Hopefully it's the later.
 
Their definition of 1 CELL is 1 PPE + 8 SPEs. They state so at the beginning of the article.
 
london-boy said:
mckmas8808 said:
I'm not trying to debate against you (just saying in advance) but did you see the demo? Or was the way that they described the demo give you the impression that its not possible.

I just trying to get an understanding about this.

Yes the demo is widely available and it's just a landscape fly-over. There would be no reason to raytrace anything on it, since there are no reflections. Maybe the shadows could be raytraced, but what would the point be? Besides, if any raytracing were taking place, we'd have heard from Phil Harrison.

It's just a rather limited demo, view distance is not even that great, even compared to current generation games.

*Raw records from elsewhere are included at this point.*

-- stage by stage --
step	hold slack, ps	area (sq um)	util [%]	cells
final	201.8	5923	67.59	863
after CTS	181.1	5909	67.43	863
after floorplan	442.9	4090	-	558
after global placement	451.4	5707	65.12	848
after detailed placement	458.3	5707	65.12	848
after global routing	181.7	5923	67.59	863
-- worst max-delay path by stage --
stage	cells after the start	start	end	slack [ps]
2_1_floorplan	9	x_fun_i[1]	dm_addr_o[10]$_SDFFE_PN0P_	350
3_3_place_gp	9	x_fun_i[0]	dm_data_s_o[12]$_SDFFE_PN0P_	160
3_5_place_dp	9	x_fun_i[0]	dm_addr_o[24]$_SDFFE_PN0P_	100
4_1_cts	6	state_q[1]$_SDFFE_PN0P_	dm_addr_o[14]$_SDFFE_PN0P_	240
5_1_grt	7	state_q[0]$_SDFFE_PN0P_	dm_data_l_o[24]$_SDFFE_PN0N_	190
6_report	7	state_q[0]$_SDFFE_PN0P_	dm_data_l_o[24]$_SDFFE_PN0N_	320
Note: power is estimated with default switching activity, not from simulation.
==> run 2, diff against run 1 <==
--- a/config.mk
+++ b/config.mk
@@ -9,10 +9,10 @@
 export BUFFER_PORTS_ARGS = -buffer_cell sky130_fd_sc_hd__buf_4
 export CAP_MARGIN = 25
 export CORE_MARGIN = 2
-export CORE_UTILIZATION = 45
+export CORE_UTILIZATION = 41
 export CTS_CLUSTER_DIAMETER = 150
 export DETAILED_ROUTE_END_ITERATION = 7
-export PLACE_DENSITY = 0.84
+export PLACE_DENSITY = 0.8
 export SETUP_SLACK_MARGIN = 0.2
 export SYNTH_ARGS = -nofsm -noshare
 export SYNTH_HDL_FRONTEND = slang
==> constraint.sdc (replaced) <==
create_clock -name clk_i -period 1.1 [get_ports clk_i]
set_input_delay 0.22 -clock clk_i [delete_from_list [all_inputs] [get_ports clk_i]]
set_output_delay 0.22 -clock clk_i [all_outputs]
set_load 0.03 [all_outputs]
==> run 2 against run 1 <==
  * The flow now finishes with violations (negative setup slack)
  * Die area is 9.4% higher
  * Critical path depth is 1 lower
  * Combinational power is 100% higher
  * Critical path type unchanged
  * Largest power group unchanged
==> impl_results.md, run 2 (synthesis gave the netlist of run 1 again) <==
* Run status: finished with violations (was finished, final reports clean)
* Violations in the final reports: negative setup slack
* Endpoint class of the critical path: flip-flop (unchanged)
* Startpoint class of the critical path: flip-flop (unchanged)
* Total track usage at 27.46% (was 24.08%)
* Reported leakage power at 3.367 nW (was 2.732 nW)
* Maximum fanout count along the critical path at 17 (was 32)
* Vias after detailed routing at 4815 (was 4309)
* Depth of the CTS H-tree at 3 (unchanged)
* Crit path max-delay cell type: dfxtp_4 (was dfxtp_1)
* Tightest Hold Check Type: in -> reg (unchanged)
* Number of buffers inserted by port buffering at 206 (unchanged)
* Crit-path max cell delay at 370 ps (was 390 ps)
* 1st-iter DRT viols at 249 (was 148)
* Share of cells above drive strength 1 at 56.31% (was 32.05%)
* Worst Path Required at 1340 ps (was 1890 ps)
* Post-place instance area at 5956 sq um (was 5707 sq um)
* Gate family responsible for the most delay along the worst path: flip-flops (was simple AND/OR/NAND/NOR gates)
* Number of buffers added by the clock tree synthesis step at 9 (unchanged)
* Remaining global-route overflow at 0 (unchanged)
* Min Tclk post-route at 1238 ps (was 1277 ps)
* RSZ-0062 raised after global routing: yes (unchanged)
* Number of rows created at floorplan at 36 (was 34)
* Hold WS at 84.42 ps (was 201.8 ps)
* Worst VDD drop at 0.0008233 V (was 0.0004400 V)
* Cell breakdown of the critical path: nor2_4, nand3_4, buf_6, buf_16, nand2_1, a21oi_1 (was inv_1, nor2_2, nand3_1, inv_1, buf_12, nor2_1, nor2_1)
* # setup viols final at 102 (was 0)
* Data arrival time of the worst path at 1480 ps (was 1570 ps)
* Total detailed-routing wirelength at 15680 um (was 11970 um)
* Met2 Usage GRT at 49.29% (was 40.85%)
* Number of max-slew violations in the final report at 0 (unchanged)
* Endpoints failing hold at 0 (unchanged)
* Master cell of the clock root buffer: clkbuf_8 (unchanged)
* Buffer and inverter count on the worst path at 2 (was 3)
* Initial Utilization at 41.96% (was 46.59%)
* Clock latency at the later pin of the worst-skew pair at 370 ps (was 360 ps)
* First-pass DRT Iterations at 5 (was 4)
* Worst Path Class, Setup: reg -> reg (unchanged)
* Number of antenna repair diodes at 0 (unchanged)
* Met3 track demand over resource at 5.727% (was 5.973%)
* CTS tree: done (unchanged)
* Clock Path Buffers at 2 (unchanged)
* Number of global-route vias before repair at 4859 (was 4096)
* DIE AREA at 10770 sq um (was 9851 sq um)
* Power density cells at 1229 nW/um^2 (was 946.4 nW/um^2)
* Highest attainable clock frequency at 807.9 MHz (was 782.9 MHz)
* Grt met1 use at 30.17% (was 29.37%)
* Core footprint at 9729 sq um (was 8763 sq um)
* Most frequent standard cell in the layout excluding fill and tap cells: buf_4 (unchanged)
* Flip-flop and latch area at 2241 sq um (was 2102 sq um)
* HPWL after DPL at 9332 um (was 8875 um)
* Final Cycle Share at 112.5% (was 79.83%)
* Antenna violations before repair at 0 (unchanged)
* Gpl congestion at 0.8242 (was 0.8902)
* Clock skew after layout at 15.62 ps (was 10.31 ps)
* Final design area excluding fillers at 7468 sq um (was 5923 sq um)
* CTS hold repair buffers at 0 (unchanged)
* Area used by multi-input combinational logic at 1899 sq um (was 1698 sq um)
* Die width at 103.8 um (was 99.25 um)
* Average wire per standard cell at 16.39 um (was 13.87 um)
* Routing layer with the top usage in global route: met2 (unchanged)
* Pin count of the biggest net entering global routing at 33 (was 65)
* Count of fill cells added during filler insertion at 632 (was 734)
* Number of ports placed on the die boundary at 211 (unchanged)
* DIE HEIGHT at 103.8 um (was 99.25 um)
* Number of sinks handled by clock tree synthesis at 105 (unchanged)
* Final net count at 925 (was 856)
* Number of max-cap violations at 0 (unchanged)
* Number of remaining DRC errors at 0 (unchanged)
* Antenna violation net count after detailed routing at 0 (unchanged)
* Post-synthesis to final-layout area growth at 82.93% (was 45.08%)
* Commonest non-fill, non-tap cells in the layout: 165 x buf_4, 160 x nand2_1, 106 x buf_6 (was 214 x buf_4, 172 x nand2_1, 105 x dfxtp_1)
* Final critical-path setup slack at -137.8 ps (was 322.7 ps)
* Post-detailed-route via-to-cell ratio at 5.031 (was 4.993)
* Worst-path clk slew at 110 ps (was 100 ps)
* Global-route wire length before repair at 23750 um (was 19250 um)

The big thing about it is that it was created in realtime by Cell (no RSX intervention) from a height map and a colour map (i think).
Actually the demo was done solely on Cell by raycasting.
 
Raytracing is a processor intensive way of rendering. Demonstrating Cell's maths ability, raytracing is a good visual demo. Just because there's no obvious advantage (no visible reflections for example) doesn't mean it wasn't ray-traced.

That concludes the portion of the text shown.